▶ **Work task**
Each line of the records that holds "gates" should be shown in full.

▶ **Exercise data**
**src/hdl/assert_macros.svh**
```systemverilog
// Assertion helpers for the RTL; included by cau_back.
`ifndef ASSERT_MACROS_SVH
`define ASSERT_MACROS_SVH

// Clocked assertion, disabled while reset is high.
`define ASSERT_CLK(lbl, clk, rst, prop, msg) \
  lbl: assert property (@(posedge clk) disable iff (rst) prop) else $error(msg);

// Clocked assertion, also checked during reset.
`define ASSERT_ALWAYS(lbl, clk, prop, msg) \
  lbl: assert property (@(posedge clk) prop) else $error(msg);

`endif

```
**src/hdl/cau_pkg.sv**
```systemverilog
`default_nettype none
package cau_pkg;

  // Raw command codes on the request channel
  localparam logic [2:0] CMD_ADD = 3'd0;
  localparam logic [2:0] CMD_SUB = 3'd1;
  localparam logic [2:0] CMD_MUL = 3'd2;
  localparam logic [2:0] CMD_DIV = 3'd3;
  localparam logic [2:0] CMD_NEG = 3'd4;
  localparam logic [2:0] CMD_EQ  = 3'd5;

  // Decoded operation class
  typedef enum logic [2:0] {
    OP_ADD,
    OP_SUB,
    OP_MUL,
    OP_DIV,
    OP_NEG,
    OP_EQ,
    OP_NOP
  } op_t;

  localparam int PW = 64;  // product / magnitude width
  localparam int RW = 96;  // divider remainder width
  localparam int QW = 32;  // quotient width

  typedef struct packed {
    logic [2:0]         cmd;
    logic signed [31:0] a_real;
    logic signed [31:0] a_imag;
    logic signed [31:0] b_real;
    logic signed [31:0] b_imag;
  } req_t;

  typedef struct packed {
    logic signed [31:0] res_real;
    logic signed [31:0] res_imag;
    logic               is_equal;
    logic               div_zero;
    logic               overflow;
  } rsp_t;

  // Classified item handed from front to back
  typedef struct packed {
    op_t                op;
    logic signed [31:0] ar;
    logic signed [31:0] ai;
    logic signed [31:0] br;
    logic signed [31:0] bi;
  } job_t;

endpackage
`default_nettype wire

```
**src/hdl/cau_fifo.sv**
```systemverilog
`default_nettype none
module cau_fifo #(
  parameter int DEPTH = 2
) (
  input  wire logic          clk,
  input  wire logic          rst,
  input  wire cau_pkg::job_t wr_data,
  input  wire logic          wr_valid,
  output logic               wr_ready,
  output cau_pkg::job_t      rd_data,
  output logic               rd_valid,
  input  wire logic          rd_ready
);

  localparam int AW = (DEPTH > 1) ? $clog2(DEPTH) : 1;
  localparam int CW = $clog2(DEPTH + 1);

  cau_pkg::job_t  mem [DEPTH];
  logic [AW-1:0]  wp;
  logic [AW-1:0]  rp;
  logic [CW-1:0]  count;
  logic           push;
  logic           pop;

  assign wr_ready = (count != CW'(DEPTH));
  assign rd_valid = (count != '0);
  assign rd_data  = mem[rp];
  assign push     = wr_valid && wr_ready;
  assign pop      = rd_valid && rd_ready;

  always_ff @(posedge clk) begin
    if (rst) begin
      wp    <= '0;
      rp    <= '0;
      count <= '0;
    end else begin
      if (push) begin
        wp <= (wp == AW'(DEPTH - 1)) ? '0 : wp + 1'b1;
      end
      if (pop) begin
        rp <= (rp == AW'(DEPTH - 1)) ? '0 : rp + 1'b1;
      end
      count <= count + CW'(push) - CW'(pop);
    end
    if (push) begin
      mem[wp] <= wr_data;
    end
  end

endmodule
`default_nettype wire

```
**config.mk**
```make
export PLATFORM = sky130hd
export DESIGN_NAME = cau_fifo
export DESIGN_NICKNAME = d
export VERILOG_FILES = /design/src/hdl/assert_macros.svh /design/src/hdl/cau_pkg.sv /design/src/hdl/cau_fifo.sv
export SDC_FILE = /design/constraint.sdc
export NUM_CORES = 1
export LEC_CHECK = 0
export BUFFER_PORTS_ARGS = -buffer_cell sky130_fd_sc_hd__buf_2
export CORE_ASPECT_RATIO = 1.2
export CORE_MARGIN = 2
export CORE_UTILIZATION = 50
export CTS_CLUSTER_DIAMETER = 50
export DETAILED_ROUTE_END_ITERATION = 12
export GPL_TIMING_DRIVEN = 0
export PLACE_DENSITY = 0.83
export RECOVER_POWER = 25
export SLEW_MARGIN = 5
export SYNTH_ARGS = -nofsm -noshare
export SYNTH_HDL_FRONTEND = slang
export SYNTH_SLANG_ARGS = --single-unit
```
**constraint.sdc**
```tcl
create_clock -name clk -period 11 [get_ports clk]
set_clock_uncertainty 0.2 [all_clocks]
set_input_delay 1.65 -clock clk [delete_from_list [all_inputs] [get_ports clk]]
set_output_delay 1.65 -clock clk [all_outputs]
set_load 0.05 [all_outputs]
```
After elaboration in Yosys (flattened, before gate mapping) --
Memory sizes are Yosys's and may differ from the RTL's. A register that Yosys moved wholly into a read port is not among the register bits. Index checks and enable logic that the tools add are counted. W data, S select, Z words.
Operators by class: add/subtract/negate cells 4, equal/unequal tests 1, mux-type cells 6, reduce and logical (&&, ||, !) cells 3
Operators by type and width (number):
- $mux W1 | 6
- $add A1 B1 Y1 const B | 2
- $add A2 B1 Y2 | 1
- $logic_and A1 B1 Y1 | 2
- $ne A2 B2 Y1 const B | 1
- $reduce_bool A2 Y1 | 1
- $sub A2 B1 Y2 | 1
Storage, ports and cells: bits in registers 4, RAM bits 262, input port bits 135, output and inout bits 133, word-level logic and storage cells 18, memories 1
Memory list:
- mem | depth 2, bits a word 131, rd ports 1, clocked after Yosys merged registers in 1, wr ports 1, line cau_fifo.sv:18 | cau_pkg::job_t mem [DEPTH];

Longest topological paths before layout --
depth after elaboration 4, mapped depth 6, gate-level depth less buffers 6

Worst setup path after synthesis --
Ideal clock, no wire load.
kind input to register, from input wr_valid, to memory mem[1][0] (netlist name), enable pin, setup time 507 ps, data arrival time 4714 ps, required time 10293 ps, path slack 5579 ps, stages on the path 1, path buffers 0, path through and3_1
Between the ends: longest elaborated chain between the ends 3
Ends and longest elaborated chain:
- start, declared | line cau_fifo.sv:8 | input wire logic wr_valid,
- $logic_and A1 B1 Y1 | line cau_fifo.sv:28 | assign push = wr_valid && wr_ready;
- $mux W1 | line cau_fifo.sv:45 | if (push) begin
- $mux W1 (not written as such) | line cau_fifo.sv:46 | mem[wp] <= wr_data;
- end, declared | line cau_fifo.sv:18
Every way passes these cells.

==> qor.csv <==
metric,value,unit
dieArea,0.0213,mm2
area.growth.synth_to_final,24.7,%
ctsRootBufferMaster,clkbuf_16,
worst_ep_arrival_time,1.86,ns
antenna_found_initial,1,
netlist_area,0.0101,mm2
worst_path_largest_cell_delay,0.32,ns
h-tree-depth,1,
worst_pin_slew,0.484,ns
grt_pass1_wl,28.7,mm
dr.pass1.iters,4,
grt-ovfl-total,0,
mostFrequentLayoutCell,edfxtp_1,
start_util,51.2,%
vdd_ir_drop_max,0.191,mV
finalNetCount,870,
slew_violations,0,
combPwrFrac,32.3,%
p_sw,1040,uW
cts_hold_buf,0,
grt_max_degree,84,
ys_seq_area_share,79.0,%
final_hold_viol_count,0,
cts_tree,built,
reg2reg_depth,4,
hold_slack,0.320,ns
drt-initial-drc-count,231,
async_flop_share,0,%
clk_latency,0.51,ns
power,3090,uW
drive_gt1_share,55.4,%
track_usage,17.1,%
cp_common_cell,buf_6,
coreArea,0.0197,mm2
post-route-util,63.9,%
reg2reg_to,mem[0][65],
cts-buffers-inserted,25,
path_cells,"buf_6, buf_8, buf_6, mux2_4, buf_2",
drc_errors,0,
hp-class,reg2reg,
internal-power,2040,uW
port_buffers,267,
clock_power_share,26.7,%
max_freq,0.270,GHz
min_period,3.71,ns
power.share.sequential,41.0,%
clk_pin_slew,0.06,ns
powerDensity,245,mW/mm2
r2r_slack,8.69,ns
slew-limit-headroom,67.8,%
p_leak,0.00481,uW
postCtsSetupBuffers,0,
ys_warn_count,0,
cts_resized,0,
drtAntennaViolNets,0,
timing.setup.tns,0,ns
syn_area_per_cell,23.1,um2
num_vias,5037,
switching_share,33.8,%
crit_path_max_fanout,10,
num_antenna_cells,0,
min_from,rp,
clockBufferDepth,3,
clock_sinks,267,
row_count,56,
min_path_cells,2,
boundaryPins,268,
period_share,33.7,%
ys_ff_latch,267,
rsz0062_at_grt,no,
slowest_stage,dfxtp_1,
vias_per_cell,4.98,
routabilityCongestion,0.699,
detail_route.wl_per_cell,18.4,um
start_kind,register,
syn_inst,437,
crit_type,reg2out,
maxCapViolCount,0,
die_x,134,um
required,9.15,ns
synth_edf_count,262,
grt_pass1_vias,5549,
syn_nets,573,
r2r_start,count[0],
totalWireLength,18.7,mm
final_cell_mix,"262 x edfxtp_1, 236 x buf_2, 90 x mux2_4",
dieHeight,160,um
synth.distinct_cells,24,
cp-end-kind,output port,
setup_viol,0,
status,"finished, final reports clean",
ys.flop_type,edfxtp_1,
dp_hpwl,13.0,mm
power groups by stage:
stage	Clock (uW)	Combinational (uW)	Sequential [uW]
floorplan	0	809	1290
global placement	0	981	1300
detailed placement	0	1010	1290
CTS	847	1010	1270
global route	882	1040	1270
finish	825	997	1270
cell usage after synthesis, types with 2 or more instances:
cell	instances	area, um2
edfxtp_1	262	7870
nor2_1	5	18.8
o21ai_0	2	10.0
buf_2	4	20.0
dfxtp_1	5	100
mux2_4	90	1350
nor2b_1	3	18.8
buf_6	10	113
mux2_2	41	462
logic make-up after synthesis:
logic type / count (synthesis) / share of synthesized area (%)
AO/OA/AOI/OAI: 7 / 0.509
XOR/XNOR: 1 / 0.0869
adder cells (fa/ha/maj): 1 / 0.124
buffers and inverters: 16 / 1.50
flip-flops: 267 / 79.0
multiplexers: 132 / 18.1
AND/OR/NAND/NOR: 13 / 0.683
final cells by class:
cell class              count  area [um2]
plain buffers              15         148
clock buffers              34         659
clock inverters            10         124
fillers                  1370        7110
inverters                   1        8.76
multi-input cells         154        1970
flip-flops and latches    267        7970
well taps                 261         327
repair buffers            270        1380
state kept, by name, indices dropped and copies added (netlist names), named ones only:
name / count
rp: 1
mem: 262
wp: 1
count: 2
worst max-delay path, delay by kind of cell (launching register included):
family	cells	cell delay (ns)
DFF	1	0.32
buffers and inverters	4	0.72
muxes	1	0.31
metrics by stage:
step	std cells	cell area (um2)	setup slack, ns
after floorplan	437	10100	5.58
after global placement	965	11700	4.12
after detailed placement	968	11800	7.53
after CTS	1012	12600	7.24
after global routing	1012	12600	7.20
final	1012	12600	7.29
worst max-delay path by stage:
stage                  start  depth (start not counted)     endpoint  slack, ns
floorplan           wr_valid                          1    mem[1][0]       5.58
global placement    wr_valid                          2   mem[1][60]       4.12
detailed placement  wr_valid                          4   mem[0][59]       7.53
CTS                 register                          5  rd_data[53]       7.24
global route        register                          5  rd_data[53]       7.20
finish              register                          5  rd_data[86]       7.29
per-layer routing:
layer / share of wire [%] / vias to the layer above / track usage, %
met5: 0.070 / - / 0
met4: 2.0 / 2 / 5.37
met3: 7.4 / 36 / 4.90
met2: 53 / 198 / 31.1
met1: 37 / 2473 / 19.3
li1: - / 2328 / -
No activity file was read; power rests on OpenSTA's default activity.
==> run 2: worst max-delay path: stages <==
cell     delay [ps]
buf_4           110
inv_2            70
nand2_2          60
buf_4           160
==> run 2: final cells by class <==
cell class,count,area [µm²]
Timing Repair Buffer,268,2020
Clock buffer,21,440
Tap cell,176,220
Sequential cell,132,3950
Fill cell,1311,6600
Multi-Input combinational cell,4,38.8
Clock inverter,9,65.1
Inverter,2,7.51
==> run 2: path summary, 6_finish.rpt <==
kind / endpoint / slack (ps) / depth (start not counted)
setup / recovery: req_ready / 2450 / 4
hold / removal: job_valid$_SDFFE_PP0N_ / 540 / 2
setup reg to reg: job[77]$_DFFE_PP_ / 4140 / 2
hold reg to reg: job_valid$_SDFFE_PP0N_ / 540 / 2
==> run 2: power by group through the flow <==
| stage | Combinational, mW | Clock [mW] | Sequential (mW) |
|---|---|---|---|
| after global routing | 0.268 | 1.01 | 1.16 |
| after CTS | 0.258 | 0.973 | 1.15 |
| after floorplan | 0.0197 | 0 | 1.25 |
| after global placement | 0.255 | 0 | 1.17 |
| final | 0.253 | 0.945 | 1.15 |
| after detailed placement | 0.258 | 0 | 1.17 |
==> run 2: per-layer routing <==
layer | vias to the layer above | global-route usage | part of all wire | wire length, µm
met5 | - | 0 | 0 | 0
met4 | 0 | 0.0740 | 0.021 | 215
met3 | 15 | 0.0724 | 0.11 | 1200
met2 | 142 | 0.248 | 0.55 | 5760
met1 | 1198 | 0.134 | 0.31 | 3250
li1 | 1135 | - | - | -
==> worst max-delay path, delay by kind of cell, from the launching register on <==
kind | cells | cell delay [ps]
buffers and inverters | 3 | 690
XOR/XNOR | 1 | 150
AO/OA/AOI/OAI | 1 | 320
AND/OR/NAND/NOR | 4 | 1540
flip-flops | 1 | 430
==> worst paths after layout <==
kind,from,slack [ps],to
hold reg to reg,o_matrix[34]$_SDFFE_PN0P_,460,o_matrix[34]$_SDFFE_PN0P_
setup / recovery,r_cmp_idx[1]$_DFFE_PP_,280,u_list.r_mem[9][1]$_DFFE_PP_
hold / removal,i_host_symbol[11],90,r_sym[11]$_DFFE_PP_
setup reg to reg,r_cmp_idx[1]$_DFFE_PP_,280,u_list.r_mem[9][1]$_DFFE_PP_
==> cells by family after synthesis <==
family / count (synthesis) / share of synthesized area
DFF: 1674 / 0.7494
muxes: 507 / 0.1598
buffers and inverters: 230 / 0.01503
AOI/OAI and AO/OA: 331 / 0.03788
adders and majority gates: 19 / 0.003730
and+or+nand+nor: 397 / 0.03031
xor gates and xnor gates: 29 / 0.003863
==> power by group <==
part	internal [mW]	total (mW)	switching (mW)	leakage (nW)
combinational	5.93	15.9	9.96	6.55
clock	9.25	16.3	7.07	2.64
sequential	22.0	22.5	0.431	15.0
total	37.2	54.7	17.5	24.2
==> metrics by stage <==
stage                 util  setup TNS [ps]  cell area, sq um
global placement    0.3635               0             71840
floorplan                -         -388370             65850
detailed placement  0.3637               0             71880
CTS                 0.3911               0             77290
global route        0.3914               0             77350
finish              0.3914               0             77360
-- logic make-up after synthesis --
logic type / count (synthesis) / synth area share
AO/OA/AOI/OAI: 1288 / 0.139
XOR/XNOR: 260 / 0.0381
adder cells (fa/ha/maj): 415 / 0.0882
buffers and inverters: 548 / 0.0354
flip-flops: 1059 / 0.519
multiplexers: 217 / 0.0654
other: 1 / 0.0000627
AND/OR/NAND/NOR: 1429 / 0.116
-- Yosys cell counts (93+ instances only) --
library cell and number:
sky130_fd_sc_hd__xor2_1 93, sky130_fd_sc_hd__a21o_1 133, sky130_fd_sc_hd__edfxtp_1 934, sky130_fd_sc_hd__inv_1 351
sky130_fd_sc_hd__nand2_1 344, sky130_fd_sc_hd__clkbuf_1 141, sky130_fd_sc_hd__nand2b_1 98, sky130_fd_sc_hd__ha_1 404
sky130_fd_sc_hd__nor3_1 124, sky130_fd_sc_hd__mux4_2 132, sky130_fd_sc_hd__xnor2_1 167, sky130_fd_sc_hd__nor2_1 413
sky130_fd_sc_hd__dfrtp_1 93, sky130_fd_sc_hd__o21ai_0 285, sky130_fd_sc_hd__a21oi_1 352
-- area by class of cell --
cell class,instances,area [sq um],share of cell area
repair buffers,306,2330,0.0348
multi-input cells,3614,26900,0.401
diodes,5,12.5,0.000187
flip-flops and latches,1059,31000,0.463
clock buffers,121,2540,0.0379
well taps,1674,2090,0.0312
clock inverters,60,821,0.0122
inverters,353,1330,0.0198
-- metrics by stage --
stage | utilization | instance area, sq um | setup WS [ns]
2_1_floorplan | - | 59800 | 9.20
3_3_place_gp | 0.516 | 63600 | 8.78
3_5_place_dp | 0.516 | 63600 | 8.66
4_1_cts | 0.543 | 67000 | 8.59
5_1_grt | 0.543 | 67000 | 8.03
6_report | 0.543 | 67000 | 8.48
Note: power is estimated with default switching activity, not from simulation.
[src/design/pslcd_pkg.sv]
package pslcd_pkg;

  localparam int DATA_W     = 32;
  localparam int GAIN_W     = 24;
  localparam int KIND_W     = 2;
  localparam int NODE_W     = 11;
  localparam int CFG_IDX_W  = 3;
  localparam int FRAC_W     = 16;
  localparam int ACC_W      = 40;
  localparam int DIFF_W     = DATA_W + 1;
  localparam int V_W        = 50;
  localparam int VC_W       = 21;
  localparam int PCT_W      = 24;
  localparam int QUOT_SHIFT = 10;
  localparam int QUOT_W     = PCT_W - QUOT_SHIFT;
  localparam int BYTE_W     = 8;

  // Shared multiplier: signed operand split into a signed high half and an
  // unsigned low half, one partial product per cycle.
  localparam int MUL_A_W    = ACC_W + 1;
  localparam int MUL_P_W    = MUL_A_W + GAIN_W;
  localparam int HALF_W     = MUL_A_W / 2;
  localparam int HI_W       = MUL_A_W - HALF_W;
  localparam int PP_W       = HI_W + GAIN_W + 1;
  localparam int SUM_W      = PP_W + HALF_W;
  localparam int PROD_SH_W  = MUL_P_W - FRAC_W;

  localparam int QUEUE_DEPTH = 2;
  localparam int QUEUE_AW    = $clog2(QUEUE_DEPTH);
  localparam int QUEUE_CW    = $clog2(QUEUE_DEPTH + 1);

  localparam logic signed [ACC_W-1:0] ACC_MAX = {1'b0, {(ACC_W-1){1'b1}}};
  localparam logic signed [ACC_W-1:0] ACC_MIN = {1'b1, {(ACC_W-1){1'b0}}};
  localparam logic signed [V_W-1:0]   VOLT_LIMIT = V_W'(12 * 65536);
  localparam logic signed [PCT_W-1:0] PCT_LIMIT  = PCT_W'(99 * 65536);
  localparam logic [PCT_W-1:0]        PCT_OFFSET = PCT_W'(100 * 65536);

  // floor(q / 50) == (q * VOLT_RECIP) >> VOLT_SHIFT for every q below 2^QUOT_W.
  localparam logic [GAIN_W-1:0] VOLT_RECIP = GAIN_W'(20972);
  localparam int                VOLT_SHIFT = 20;

  localparam logic [GAIN_W-1:0] RST_PROP_GAIN  = GAIN_W'(1573);
  localparam logic [GAIN_W-1:0] RST_INTEG_GAIN = GAIN_W'(52429);
  localparam logic [GAIN_W-1:0] RST_EMF_GAIN   = GAIN_W'(1534);
  localparam logic [GAIN_W-1:0] RST_TIME_STEP  = GAIN_W'(2621);
  localparam logic [GAIN_W-1:0] RST_GEAR_RATIO = GAIN_W'(380109);
  localparam logic [GAIN_W-1:0] RST_PCT_VOLT   = GAIN_W'(563016);

  localparam logic [KIND_W-1:0] KIND_NONE   = 2'd0;
  localparam logic [KIND_W-1:0] KIND_FIRST  = 2'd1;
  localparam logic [KIND_W-1:0] KIND_SECOND = 2'd2;

  localparam logic [BYTE_W-1:0] CODE_HIGH_FIRST  = 8'h25;
  localparam logic [BYTE_W-1:0] CODE_HIGH_SECOND = 8'h26;
  localparam logic [BYTE_W-1:0] CODE_LOW_FIRST   = 8'h21;
  localparam logic [BYTE_W-1:0] CODE_LOW_SECOND  = 8'h22;
  localparam logic [BYTE_W-1:0] CODE_MODE_FIRST  = 8'h23;
  localparam logic [BYTE_W-1:0] CODE_MODE_SECOND = 8'h24;
  localparam logic [BYTE_W-1:0] CODE_BRAKE       = 8'h1E;
  localparam logic [BYTE_W-1:0] BRAKE_CH_FIRST   = 8'h10;
  localparam logic [BYTE_W-1:0] BRAKE_CH_SECOND  = 8'h20;
  localparam logic [BYTE_W-1:0] MASK_ALL         = 8'hFF;
  localparam logic [BYTE_W-1:0] MODE_VALUE       = 8'h3F;
  localparam logic [BYTE_W-1:0] LOW_BASE         = 8'h80;
  localparam logic [BYTE_W-1:0] BRAKE_ON         = 8'hFF;
  localparam logic [BYTE_W-1:0] BRAKE_OFF        = 8'h00;
  localparam logic [BYTE_W-1:0] VOLT_STOP_LO     = 8'd127;
  localparam logic [BYTE_W-1:0] VOLT_STOP_HI     = 8'd128;

  typedef enum logic [CFG_IDX_W-1:0] {
    CFG_PROP_GAIN,
    CFG_INTEG_GAIN,
    CFG_EMF_GAIN,
    CFG_TIME_STEP,
    CFG_GEAR_RATIO,
    CFG_PCT_VOLT,
    CFG_CARD_KIND,
    CFG_NODE_ID
  } cfg_index_t;

  typedef enum logic [3:0] {
    ST_IDLE,
    ST_ERR,
    ST_PROP,
    ST_INTEG,
    ST_MEAS,
    ST_EMF,
    ST_CLAMP,
    ST_STEP,
    ST_PCT,
    ST_VOLT,
    ST_PUSH
  } front_state_t;

  typedef enum logic [1:0] {
    SLOT_HIGH,
    SLOT_LOW,
    SLOT_MODE,
    SLOT_BRAKE
  } frame_slot_t;

  typedef struct packed {
    logic [GAIN_W-1:0] prop_gain;
    logic [GAIN_W-1:0] integ_gain;
    logic [GAIN_W-1:0] emf_gain;
    logic [GAIN_W-1:0] time_step;
    logic [GAIN_W-1:0] gear_ratio;
    logic [GAIN_W-1:0] percent_per_volt;
    logic [KIND_W-1:0] card_kind;
    logic [NODE_W-1:0] node_id;
  } cfg_t;

  typedef struct packed {
    logic [BYTE_W-1:0] volt;
    logic              clamped;
    logic              second;
  } job_t;

  function automatic logic signed [ACC_W-1:0] sat_acc(input logic signed [V_W-1:0] x);
    logic signed [ACC_W-1:0] r;
    if (x > V_W'(ACC_MAX)) begin
      r = ACC_MAX;
    end else if (x < V_W'(ACC_MIN)) begin
      r = ACC_MIN;
    end else begin
      r = x[ACC_W-1:0];
    end
    return r;
  endfunction

endpackage

[src/design/pslcd_mul.sv]
module pslcd_mul (
  input  logic                                  clk,
  input  logic                                  rst,
  input  logic                                  start,
  input  logic signed [pslcd_pkg::MUL_A_W-1:0]  a,
  input  logic        [pslcd_pkg::GAIN_W-1:0]   b,
  output logic                                  done,
  output logic signed [pslcd_pkg::MUL_P_W-1:0]  prod
);
  import pslcd_pkg::*;

  logic                     busy;
  logic [HALF_W-1:0]        a_lo;
  logic [GAIN_W-1:0]        b_q;
  logic signed [PP_W-1:0]   hi_part;
  logic signed [HI_W-1:0]   op_a;
  logic [GAIN_W-1:0]        op_b;
  logic signed [PP_W-1:0]   pp;

  // The high half goes through in the start cycle, the low half in the next cycle.
  always_comb begin
    op_a = busy ? $signed(HI_W'(a_lo)) : a[MUL_A_W-1:HALF_W];
    op_b = busy ? b_q : b;
    pp   = op_a * $signed({1'b0, op_b});
  end

  always_ff @(posedge clk) begin
    if (rst) begin
      busy <= 1'b0;
      done <= 1'b0;
    end else begin
      done <= 1'b0;
      if (start) begin
        busy    <= 1'b1;
        hi_part <= pp;
        a_lo    <= a[HALF_W-1:0];
        b_q     <= b;
      end else if (busy) begin
        busy <= 1'b0;
        done <= 1'b1;
        prod <= MUL_P_W'((SUM_W'(hi_part) <<< HALF_W) + SUM_W'(pp));
      end
    end
  end

endmodule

▶ **Response**
adders and majority gates: 19 / 0.003730
xor gates and xnor gates: 29 / 0.003863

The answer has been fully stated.